Abstract
Lipid droplets have a unique structure among organelles consisting of a dense hydrophobic core of neutral lipids surrounded by a single layer of phospholipids decorated with various proteins. Often labeled merely as passive fat storage repositories, they in fact have a remarkably dynamic life cycle. Being formed within the endoplasmic reticulum membrane, lipid droplets rapidly grow, shrink, traverse the cytosol, and engage in contacts with other organelles to exchange proteins and lipids. Their lipid and protein composition changes dynamically in response to cellular states and nutrient availability. Remarkably, their biogenesis is induced when cells experience various forms of nutrient, energy, and redox imbalances, including lipid excess and complete nutrient deprivation. Cancer cells are continuously exposed to nutrient and oxygen fluctuations and have the capacity to switch between alternative nutrient acquisition and metabolic pathways in order to strive even during severe stress.
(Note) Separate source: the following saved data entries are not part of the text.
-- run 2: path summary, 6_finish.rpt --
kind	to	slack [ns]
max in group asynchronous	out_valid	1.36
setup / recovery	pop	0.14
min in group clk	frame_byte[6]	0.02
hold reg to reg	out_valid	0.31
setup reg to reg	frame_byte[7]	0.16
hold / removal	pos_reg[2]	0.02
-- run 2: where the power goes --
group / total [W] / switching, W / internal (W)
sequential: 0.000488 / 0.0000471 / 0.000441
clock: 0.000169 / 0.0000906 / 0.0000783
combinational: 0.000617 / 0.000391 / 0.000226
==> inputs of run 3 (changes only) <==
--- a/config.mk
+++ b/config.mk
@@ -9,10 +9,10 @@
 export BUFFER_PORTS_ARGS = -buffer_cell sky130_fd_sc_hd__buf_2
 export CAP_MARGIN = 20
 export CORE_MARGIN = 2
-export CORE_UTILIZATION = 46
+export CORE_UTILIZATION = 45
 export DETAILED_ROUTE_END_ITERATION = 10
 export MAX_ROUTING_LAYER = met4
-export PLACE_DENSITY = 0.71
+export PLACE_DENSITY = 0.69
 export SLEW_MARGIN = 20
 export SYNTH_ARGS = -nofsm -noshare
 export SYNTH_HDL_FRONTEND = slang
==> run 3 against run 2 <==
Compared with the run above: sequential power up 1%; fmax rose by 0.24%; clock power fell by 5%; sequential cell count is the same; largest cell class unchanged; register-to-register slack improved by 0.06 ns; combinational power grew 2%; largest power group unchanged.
==> src/hw/rtl/ccfg_pkg.sv <==
// shared types, constants and microcode table of the coulomb counter fuel gauge
package ccfg_pkg;

    // arithmetic constants
    localparam logic [31:0] MS_PER_HOUR  = 32'd3600000;
    localparam logic [14:0] PCT_Q8_FULL  = 15'd25600;
    localparam logic [15:0] CAP_RESET    = 16'd1000;

    // divider iteration counts, two quotient bits per iteration
    localparam int          DIV_ITER_W    = 5;
    localparam logic [DIV_ITER_W-1:0] STEP_DIV_ITERS = 5'd22;
    localparam logic [DIV_ITER_W-1:0] PCT_DIV_ITERS  = 5'd8;

    // divider control from the sequencer
    typedef struct packed {
        logic                  start;
        logic [DIV_ITER_W-1:0] iters;
    } t_div_ctl;

    // micro operations, one per step
    typedef enum logic [3:0] {
        UOP_FETCH,
        UOP_MUL,
        UOP_DIV_STEP,
        UOP_WAIT,
        UOP_APPLY,
        UOP_PCT_MUL,
        UOP_DIV_PCT,
        UOP_OUT,
        UOP_LOAD
    } t_uop;

    // sequencing conditions
    typedef enum logic [2:0] {
        UC_NEXT,
        UC_GOTO,
        UC_IN_WAIT,
        UC_DIV_BUSY,
        UC_OUT_WAIT
    } t_ucond;

    typedef logic [3:0] t_upc;

    typedef struct packed {
        t_uop   op;
        t_ucond cond;
        t_upc   target;
    } t_uword;

    // step addresses
    localparam t_upc PC_FETCH    = 4'd0;
    localparam t_upc PC_MUL      = 4'd1;
    localparam t_upc PC_DIV_STEP = 4'd2;
    localparam t_upc PC_WAIT_STP = 4'd3;
    localparam t_upc PC_APPLY    = 4'd4;
    localparam t_upc PC_PCT_MUL  = 4'd5;
    localparam t_upc PC_DIV_PCT  = 4'd6;
    localparam t_upc PC_WAIT_PCT = 4'd7;
    localparam t_upc PC_OUT      = 4'd8;
    localparam t_upc PC_LOAD     = 4'd9;

    // microcode rom
    function automatic t_uword ucode_rom(input t_upc pc);
        t_uword w;
        begin
            case (pc)
                PC_FETCH:    w = '{op: UOP_FETCH,    cond: UC_IN_WAIT,  target: PC_LOAD};
                PC_MUL:      w = '{op: UOP_MUL,      cond: UC_NEXT,     target: PC_FETCH};
                PC_DIV_STEP: w = '{op: UOP_DIV_STEP, cond: UC_NEXT,     target: PC_FETCH};
                PC_WAIT_STP: w = '{op: UOP_WAIT,     cond: UC_DIV_BUSY, target: PC_FETCH};
                PC_APPLY:    w = '{op: UOP_APPLY,    cond: UC_NEXT,     target: PC_FETCH};
                PC_PCT_MUL:  w = '{op: UOP_PCT_MUL,  cond: UC_NEXT,     target: PC_FETCH};
                PC_DIV_PCT:  w = '{op: UOP_DIV_PCT,  cond: UC_NEXT,     target: PC_FETCH};
                PC_WAIT_PCT: w = '{op: UOP_WAIT,     cond: UC_DIV_BUSY, target: PC_FETCH};
                PC_OUT:      w = '{op: UOP_OUT,      cond: UC_OUT_WAIT, target: PC_FETCH};
                PC_LOAD:     w = '{op: UOP_LOAD,     cond: UC_GOTO,     target: PC_PCT_MUL};
                default:     w = '{op: UOP_WAIT,     cond: UC_GOTO,     target: PC_FETCH};
            endcase
            return w;
        end
    endfunction

endpackage

==> src/hw/rtl/ccfg_div.sv <==
// radix-4 restoring divider, two quotient bits per clock
module ccfg_div
    import ccfg_pkg::*;
(
    input  logic                  i_clk,
    input  logic                  i_rst_n,
    input  t_div_ctl              i_ctl,
    input  logic [31:0]           i_rem,
    input  logic [63:0]           i_qd,
    input  logic [31:0]           i_divisor,
    output logic                  o_busy,
    output logic [63:0]           o_quot
);

    logic                  r_busy;
    logic [DIV_ITER_W-1:0] r_cnt;
    logic [31:0]           r_rem;
    logic [63:0]           r_qd;
    logic [31:0]           r_div;

    logic [32:0] w_t1, w_d1, w_t2, w_d2;
    logic        w_ge1, w_ge2;
    logic [31:0] w_r1, w_r2;
    logic [63:0] n_qd;

    // two restoring subtract steps
    always_comb begin
        w_t1  = {r_rem, r_qd[63]};
        w_d1  = w_t1 - {1'b0, r_div};
        w_ge1 = (w_t1 >= {1'b0, r_div});
        w_r1  = w_ge1 ? w_d1[31:0] : w_t1[31:0];
        w_t2  = {w_r1, r_qd[62]};
        w_d2  = w_t2 - {1'b0, r_div};
        w_ge2 = (w_t2 >= {1'b0, r_div});
        w_r2  = w_ge2 ? w_d2[31:0] : w_t2[31:0];
        n_qd  = {r_qd[61:0], w_ge1, w_ge2};
    end

    // iteration control
    always_ff @(posedge i_clk) begin
        if (!i_rst_n) begin
            r_busy <= 1'b0;
            r_cnt  <= '0;
        end else if (i_ctl.start) begin
            r_busy <= 1'b1;
            r_cnt  <= i_ctl.iters;
        end else if (r_busy) begin
            r_cnt <= r_cnt - 1'b1;
            if (r_cnt == DIV_ITER_W'(1)) begin
                r_busy <= 1'b0;
            end
        end
    end

    // remainder and dividend/quotient shift register
    always_ff @(posedge i_clk) begin
        if (i_ctl.start) begin
            r_rem <= i_rem;
            r_qd  <= i_qd;
            r_div <= i_divisor;
        end else if (r_busy) begin
            r_rem <= w_r2;
            r_qd  <= n_qd;
        end
    end

    assign o_busy = r_busy;
    assign o_quot = r_qd;

endmodule
$ cat src/design/cfcp_pkg.sv
// ----------------------------------------------------------------------------
// cfcp_pkg
// Shared types, constants and the tag decode used by the class file constant
// pool parser.
// ----------------------------------------------------------------------------
package cfcp_pkg;

  localparam logic [31:0] CP_MAGIC = 32'hCAFEBABE;

  localparam logic [7:0] TAG_UTF8         = 8'd1;
  localparam logic [7:0] TAG_INTEGER      = 8'd3;
  localparam logic [7:0] TAG_FLOAT        = 8'd4;
  localparam logic [7:0] TAG_LONG         = 8'd5;
  localparam logic [7:0] TAG_DOUBLE       = 8'd6;
  localparam logic [7:0] TAG_CLASS        = 8'd7;
  localparam logic [7:0] TAG_STRING       = 8'd8;
  localparam logic [7:0] TAG_FIELDREF     = 8'd9;
  localparam logic [7:0] TAG_METHODREF    = 8'd10;
  localparam logic [7:0] TAG_IFACEREF     = 8'd11;
  localparam logic [7:0] TAG_NAMETYPE     = 8'd12;
  localparam logic [7:0] TAG_METHODHANDLE = 8'd15;
  localparam logic [7:0] TAG_METHODTYPE   = 8'd16;
  localparam logic [7:0] TAG_INVOKEDYN    = 8'd18;

  typedef enum logic [2:0] {
    KIND_HEADER    = 3'd0,
    KIND_ENTRY     = 3'd1,
    KIND_UTF8_BYTE = 3'd2,
    KIND_BAD_MAGIC = 3'd3,
    KIND_BAD_TAG   = 3'd4
  } kind_e;

  typedef enum logic [9:0] {
    PH_MAGIC  = 10'b00_0000_0001,
    PH_MINOR  = 10'b00_0000_0010,
    PH_MAJOR  = 10'b00_0000_0100,
    PH_COUNT  = 10'b00_0000_1000,
    PH_TAG    = 10'b00_0001_0000,
    PH_FIELD  = 10'b00_0010_0000,
    PH_ULEN   = 10'b00_0100_0000,
    PH_UBYTES = 10'b00_1000_0000,
    PH_DONE   = 10'b01_0000_0000,
    PH_HALT   = 10'b10_0000_0000
  } phase_e;

  typedef struct packed {
    kind_e       kind;
    logic [7:0]  entry_tag;
    logic [31:0] first_value;
    logic [31:0] second_value;
    logic [15:0] entry_index;
    logic        last;
  } result_t;

  // bytes after the tag of a fixed-size entry, zero for an unknown tag
  function automatic logic [3:0] field_need(input logic [7:0] tag);
    logic [3:0] need;
    unique case (tag) inside
      TAG_CLASS, TAG_STRING, TAG_METHODTYPE: need = 4'd2;
      TAG_METHODHANDLE:                      need = 4'd3;
      TAG_FIELDREF, TAG_METHODREF, TAG_IFACEREF, TAG_NAMETYPE,
      TAG_INVOKEDYN, TAG_INTEGER, TAG_FLOAT: need = 4'd4;
      TAG_LONG, TAG_DOUBLE:                  need = 4'd8;
      default:                               need = 4'd0;
    endcase
    return need;
  endfunction

endpackage
**src/design/u8v_pkg.sv**
```systemverilog
`default_nettype none

package u8v_pkg;

    // Error kinds reported with the verdict.
    localparam logic [2:0] ERR_NONE       = 3'd0;
    localparam logic [2:0] ERR_NUL        = 3'd1;
    localparam logic [2:0] ERR_BAD_LEAD   = 3'd2;
    localparam logic [2:0] ERR_BAD_CONT   = 3'd3;
    localparam logic [2:0] ERR_OVERLONG   = 3'd4;
    localparam logic [2:0] ERR_BEYOND_MAX = 3'd5;
    localparam logic [2:0] ERR_SURROGATE  = 3'd6;
    localparam logic [2:0] ERR_TRUNCATED  = 3'd7;

    // Byte classes.
    localparam logic [7:0] ASCII_LIMIT = 8'h80;
    localparam logic [7:0] LEAD2_MIN   = 8'hC2;
    localparam logic [7:0] LEAD3_MIN   = 8'hE0;
    localparam logic [7:0] LEAD4_MIN   = 8'hF0;
    localparam logic [7:0] LEAD_MAX    = 8'hF4;
    localparam logic [7:0] CONT_MASK   = 8'hC0;
    localparam logic [7:0] CONT_TAG    = 8'h80;

    // Code point limits.
    localparam logic [20:0] MIN_THREE_BYTE = 21'h000800;
    localparam logic [20:0] MIN_FOUR_BYTE  = 21'h010000;
    localparam logic [20:0] CODE_MAX       = 21'h10FFFF;
    localparam logic [20:0] SURR_LOW       = 21'h00D800;
    localparam logic [20:0] SURR_HIGH      = 21'h00DFFF;

    // Decoder state carried from byte to byte.
    typedef struct packed {
        logic [1:0]  bytes_remaining;
        logic [2:0]  sequence_length;
        logic [20:0] code_point;
        logic        error_seen;
        logic [2:0]  first_error;
    } decode_state_t;

    // Verdict for one string.
    typedef struct packed {
        logic       text_ok;
        logic [2:0] error_kind;
    } verdict_t;

endpackage

`default_nettype wire

```
**src/design/u8v_in_if.sv**
```systemverilog
`default_nettype none

interface u8v_in_if;
    logic       valid;
    logic       ready;
    logic [7:0] data_byte;
    logic       last_item;
    logic       no_byte;

    modport source (output valid, output data_byte, output last_item, output no_byte,
                    input ready);
    modport sink (input valid, input data_byte, input last_item, input no_byte,
                  output ready);
endinterface

`default_nettype wire

```
**src/design/u8v_out_if.sv**
```systemverilog
`default_nettype none

interface u8v_out_if;
    logic       valid;
    logic       ready;
    logic       text_ok;
    logic [2:0] error_kind;

    modport source (output valid, output text_ok, output error_kind, input ready);
    modport sink (input valid, input text_ok, input error_kind, output ready);
endinterface

`default_nettype wire

```
**src/design/u8v_step.sv**
```systemverilog
`default_nettype none

module u8v_step
    import u8v_pkg::*;
(
    input  decode_state_t cur,
    input  logic [7:0]    data_byte,
    input  logic          last_item,
    input  logic          no_byte,
    output decode_state_t nxt,
    output verdict_t      res
);

    decode_state_t st;
    logic [20:0]   cp_shift;
    logic          flag;
    logic [2:0]    kind;

    always_comb
    begin
        st       = cur;
        cp_shift = {cur.code_point[14:0], data_byte[5:0]};
        flag     = 1'b0;
        kind     = ERR_NONE;

        // Decode one byte unless there is none or the string has already failed.
        if (!no_byte && !cur.error_seen)
        begin
            if (cur.bytes_remaining == 2'd0)
            begin
                // Expecting a lead byte.
                priority if (data_byte == 8'h00)
                begin
                    flag = 1'b1;
                    kind = ERR_NUL;
                end
                else if (data_byte < ASCII_LIMIT)
                begin
                    // Plain ASCII leaves the state alone.
                    st = cur;
                end
                else if (data_byte < LEAD2_MIN || data_byte > LEAD_MAX)
                begin
                    flag = 1'b1;
                    kind = ERR_BAD_LEAD;
                end
                else if (data_byte < LEAD3_MIN)
                begin
                    st.sequence_length = 3'd2;
                    st.code_point      = {16'd0, data_byte[4:0]};
                    st.bytes_remaining = 2'd1;
                end
                else if (data_byte < LEAD4_MIN)
                begin
                    st.sequence_length = 3'd3;
                    st.code_point      = {17'd0, data_byte[3:0]};
                    st.bytes_remaining = 2'd2;
                end
                else
                begin
                    st.sequence_length = 3'd4;
                    st.code_point      = {18'd0, data_byte[2:0]};
                    st.bytes_remaining = 2'd3;
                end
            end
            else if ((data_byte & CONT_MASK) != CONT_TAG)
            begin
                // A NUL or any other non-continuation byte inside a sequence.
                flag = 1'b1;
                kind = ERR_BAD_CONT;
            end
            else
            begin
                st.code_point      = cp_shift;
                st.bytes_remaining = cur.bytes_remaining - 2'd1;
                // Range checks once the sequence is complete, in priority order.
                if (cur.bytes_remaining == 2'd1)
                begin
                    priority if (cur.sequence_length == 3'd3 && cp_shift < MIN_THREE_BYTE)
                    begin
                        flag = 1'b1;
                        kind = ERR_OVERLONG;
                    end
                    else if (cur.sequence_length == 3'd4 && cp_shift < MIN_FOUR_BYTE)
                    begin
                        flag = 1'b1;
                        kind = ERR_OVERLONG;
                    end
                    else if (cp_shift > CODE_MAX)
                    begin
                        flag = 1'b1;
                        kind = ERR_BEYOND_MAX;
                    end
                    else if (cp_shift >= SURR_LOW && cp_shift <= SURR_HIGH)
                    begin
                        flag = 1'b1;
                        kind = ERR_SURROGATE;
                    end
                    else
                    begin
                        flag = 1'b0;
                    end
                end
            end
        end

        if (flag)
        begin
            st.error_seen  = 1'b1;
            st.first_error = kind;
        end

        // At the end of the string an open sequence counts as truncated, unless an error came first.
        if (last_item && st.bytes_remaining != 2'd0 && !st.error_seen)
        begin
            st.error_seen  = 1'b1;
            st.first_error = ERR_TRUNCATED;
        end

        res.text_ok    = !st.error_seen;
        res.error_kind = st.first_error;
        nxt            = last_item ? '0 : st;
    end

endmodule

`default_nettype wire

```
**src/design/utf8_stream_validator.sv**
```systemverilog
// A last item is held in the input register, then its verdict in the output register.
// Throughput: one byte per cycle; the per-byte decode sits between the input
// register and the state and verdict registers, and the input stalls only while a
// finished verdict waits at the output and the item held is also a last item.
// Reset: rst_n clears the decoder state and both valid flags asynchronously.
`default_nettype none

module utf8_stream_validator
    import u8v_pkg::*;
(
    input  wire         clk,
    input  wire         rst_n,
    u8v_in_if.sink      byte_stream,
    u8v_out_if.source   verdict
);

    logic          in_valid_reg;
    logic          in_valid_next;
    logic [7:0]    in_data_reg;
    logic          in_last_reg;
    logic          in_none_reg;
    decode_state_t state_reg;
    decode_state_t state_next;
    decode_state_t state_step;
    verdict_t      res;
    logic          out_valid_reg;
    logic          out_valid_next;
    verdict_t      out_reg;
    logic          out_free;
    logic          advance;
    logic          in_accept;

    u8v_step step (
        .cur       (state_reg),
        .data_byte (in_data_reg),
        .last_item (in_last_reg),
        .no_byte   (in_none_reg),
        .nxt       (state_step),
        .res       (res)
    );

    // The held request moves on unless it needs the output slot and that is full.
    assign out_free  = !out_valid_reg || verdict.ready;
    assign advance   = in_valid_reg && (!in_last_reg || out_free);
    assign byte_stream.ready = !in_valid_reg || advance;
    assign in_accept = byte_stream.valid && byte_stream.ready;

    assign in_valid_next  = in_accept || (in_valid_reg && !advance);
    assign state_next     = advance ? state_step : state_reg;
    assign out_valid_next = (advance && in_last_reg) || (out_valid_reg && !verdict.ready);

    // Control state.
    always_ff @(posedge clk or negedge rst_n)
    begin
        if (!rst_n)
        begin
            in_valid_reg  <= 1'b0;
            out_valid_reg <= 1'b0;
            state_reg     <= '0;
        end
        else
        begin
            in_valid_reg  <= in_valid_next;
            out_valid_reg <= out_valid_next;
            state_reg     <= state_next;
        end
    end

    // Payload registers.
    always_ff @(posedge clk)
    begin
        if (in_accept)
        begin
            in_data_reg <= byte_stream.data_byte;
            in_last_reg <= byte_stream.last_item;
            in_none_reg <= byte_stream.no_byte;
        end
        if (advance && in_last_reg)
        begin
            out_reg <= res;
        end
    end

    assign verdict.valid      = out_valid_reg;
    assign verdict.text_ok    = out_reg.text_ok;
    assign verdict.error_kind = out_reg.error_kind;

endmodule

`default_nettype wire

```
**src/flat_wrapper.sv**
```systemverilog
// flat-port wrapper written by rule: the top's interface ports become plain ports
module utf8_stream_validator_flat import u8v_pkg::*;
  (clk, rst_n, byte_stream_valid, byte_stream_data_byte, byte_stream_last_item, byte_stream_no_byte, byte_stream_ready, verdict_valid, verdict_text_ok, verdict_error_kind, verdict_ready);
  u8v_in_if byte_stream_i ();
  u8v_out_if verdict_i ();
  input  wire clk;
  input  wire rst_n;
  input wire logic [$bits(byte_stream_i.valid)-1:0] byte_stream_valid;
  input wire logic [$bits(byte_stream_i.data_byte)-1:0] byte_stream_data_byte;
  input wire logic [$bits(byte_stream_i.last_item)-1:0] byte_stream_last_item;
  input wire logic [$bits(byte_stream_i.no_byte)-1:0] byte_stream_no_byte;
  output wire logic [$bits(byte_stream_i.ready)-1:0] byte_stream_ready;
  output wire logic [$bits(verdict_i.valid)-1:0] verdict_valid;
  output wire logic [$bits(verdict_i.text_ok)-1:0] verdict_text_ok;
  output wire logic [$bits(verdict_i.error_kind)-1:0] verdict_error_kind;
  input wire logic [$bits(verdict_i.ready)-1:0] verdict_ready;
  assign byte_stream_i.valid = byte_stream_valid;
  assign byte_stream_i.data_byte = byte_stream_data_byte;
  assign byte_stream_i.last_item = byte_stream_last_item;
  assign byte_stream_i.no_byte = byte_stream_no_byte;
  assign byte_stream_ready = byte_stream_i.ready;
  assign verdict_valid = verdict_i.valid;
  assign verdict_text_ok = verdict_i.text_ok;
  assign verdict_error_kind = verdict_i.error_kind;
  assign verdict_i.ready = verdict_ready;
  utf8_stream_validator u_core (.clk(clk), .rst_n(rst_n), .byte_stream(byte_stream_i), .verdict(verdict_i));
endmodule
```
$ cat src/flat_wrapper.sv
// flat-port wrapper written by rule: the top's interface ports become plain ports
module wind_vane_direction_decode_flat import wvd_pkg::*;
#(
  parameter int TABLE_ENTRIES = 16,
  parameter int SAMPLE_BITS   = 12
)
  (clk_i, rst_ni, psel, penable, pwrite, paddr, pwdata, prdata, pready, sample_i_valid, sample_i_adc_sample, sample_i_ready, result_o_valid, result_o_direction_index, result_o_status, result_o_resistance_ohms, result_o_ready);
  wvd_in_if #(.SAMPLE_BITS(SAMPLE_BITS)) sample_i_i ();
  wvd_out_if result_o_i ();
  input  logic clk_i;
  input  logic rst_ni;
  input  logic psel;
  input  logic penable;
  input  logic pwrite;
  input  logic [wvd_pkg::AddrBits-1:0] paddr;
  input  logic [wvd_pkg::DataBits-1:0] pwdata;
  output logic [wvd_pkg::DataBits-1:0] prdata;
  output logic pready;
  input wire logic [$bits(sample_i_i.valid)-1:0] sample_i_valid;
  input wire logic [$bits(sample_i_i.adc_sample)-1:0] sample_i_adc_sample;
  output wire logic [$bits(sample_i_i.ready)-1:0] sample_i_ready;
  output wire logic [$bits(result_o_i.valid)-1:0] result_o_valid;
  output wire logic [$bits(result_o_i.direction_index)-1:0] result_o_direction_index;
  output wire logic [$bits(result_o_i.status)-1:0] result_o_status;
  output wire logic [$bits(result_o_i.resistance_ohms)-1:0] result_o_resistance_ohms;
  input wire logic [$bits(result_o_i.ready)-1:0] result_o_ready;
  assign sample_i_i.valid = sample_i_valid;
  assign sample_i_i.adc_sample = sample_i_adc_sample;
  assign sample_i_ready = sample_i_i.ready;
  assign result_o_valid = result_o_i.valid;
  assign result_o_direction_index = result_o_i.direction_index;
  assign result_o_status = result_o_i.status;
  assign result_o_resistance_ohms = result_o_i.resistance_ohms;
  assign result_o_i.ready = result_o_ready;
  wind_vane_direction_decode #(.TABLE_ENTRIES(TABLE_ENTRIES), .SAMPLE_BITS(SAMPLE_BITS)) u_core (.clk_i(clk_i), .rst_ni(rst_ni), .sample_i(sample_i_i), .result_o(result_o_i), .psel(psel), .penable(penable), .pwrite(pwrite), .paddr(paddr), .pwdata(pwdata), .prdata(prdata), .pready(pready));
endmodule
$ cat config.mk
export PLATFORM = sky130hd
export DESIGN_NAME = wind_vane_direction_decode_flat
export DESIGN_NICKNAME = d
export VERILOG_FILES = /design/src/rtl/core/wvd_pkg.sv /design/src/rtl/core/wvd_if.sv /design/src/rtl/core/wvd_div_cell.sv /design/src/rtl/core/wvd_match_cell.sv /design/src/rtl/core/wind_vane_direction_decode.sv /design/src/flat_wrapper.sv
export VERILOG_INCLUDE_DIRS = /design/src /design/src/rtl/core
export SDC_FILE = /design/constraint.sdc
export NUM_CORES = 2
export LEC_CHECK = 0
export BUFFER_PORTS_ARGS = -buffer_cell sky130_fd_sc_hd__buf_2
export CAP_MARGIN = 30
export CORE_MARGIN = 1.5
export CORE_UTILIZATION = 30
export CTS_BUF_LIST = sky130_fd_sc_hd__clkbuf_16
export CTS_CLUSTER_DIAMETER = 200
export CTS_CLUSTER_SIZE = 16
export DETAILED_ROUTE_END_ITERATION = 8
export GPL_TIMING_DRIVEN = 0
export RECOVER_POWER = 25
export SYNTH_ARGS = -nofsm -noshare
export SYNTH_HDL_FRONTEND = slang
export SYNTH_SLANG_ARGS = --single-unit
export TNS_END_PERCENT = 50
$ cat constraint.sdc
create_clock -name clk_i -period 124.2 [get_ports clk_i]
set_clock_uncertainty 0.15 [all_clocks]
set_input_delay 0 -clock clk_i [delete_from_list [all_inputs] [get_ports clk_i]]
set_output_delay 0 -clock clk_i [all_outputs]
set_load 0.05 [all_outputs]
Their supply of lipids is ensured by a series of nutrient uptake and scavenging mechanisms, upregulation of de novo lipid synthesis, repurposing of their structural lipids via enzymatic remodeling, or lipid recycling through autophagy. Importantly, most of these pathways of lipid acquisition converge at lipid droplets, which combine different lipid fluxes and control their usage based on specific cellular needs. It is thus not surprising that lipid droplet breakdown is an elaborately regulated process that occurs via a complex interplay of neutral lipases and autophagic degradation. Cancer cells employ lipid droplets to ensure energy production and redox balance, modulate autophagy, drive membrane synthesis, and control its composition, thereby minimizing stress and fostering tumor progression. As regulators of (poly)unsaturated fatty acid trafficking, lipid droplets are also emerging as modulators of lipid peroxidation and sensitivity to ferroptosis. Clearly, dysregulated lipid droplet turnover may also be detrimental to cancer cells, which should provide potential therapeutic opportunities in the future. In this review, we explore how lipid droplets consolidate lipid acquisition and trafficking pathways in order to match lipid supply with the requirements for cancer cell survival, growth, and metastasis.
Highlights
The recently revived interest in cancer metabolism has resulted in the recognition of metabolic reprogramming as one of the major cancer hallmarks (Hanahan and Weinberg 2011)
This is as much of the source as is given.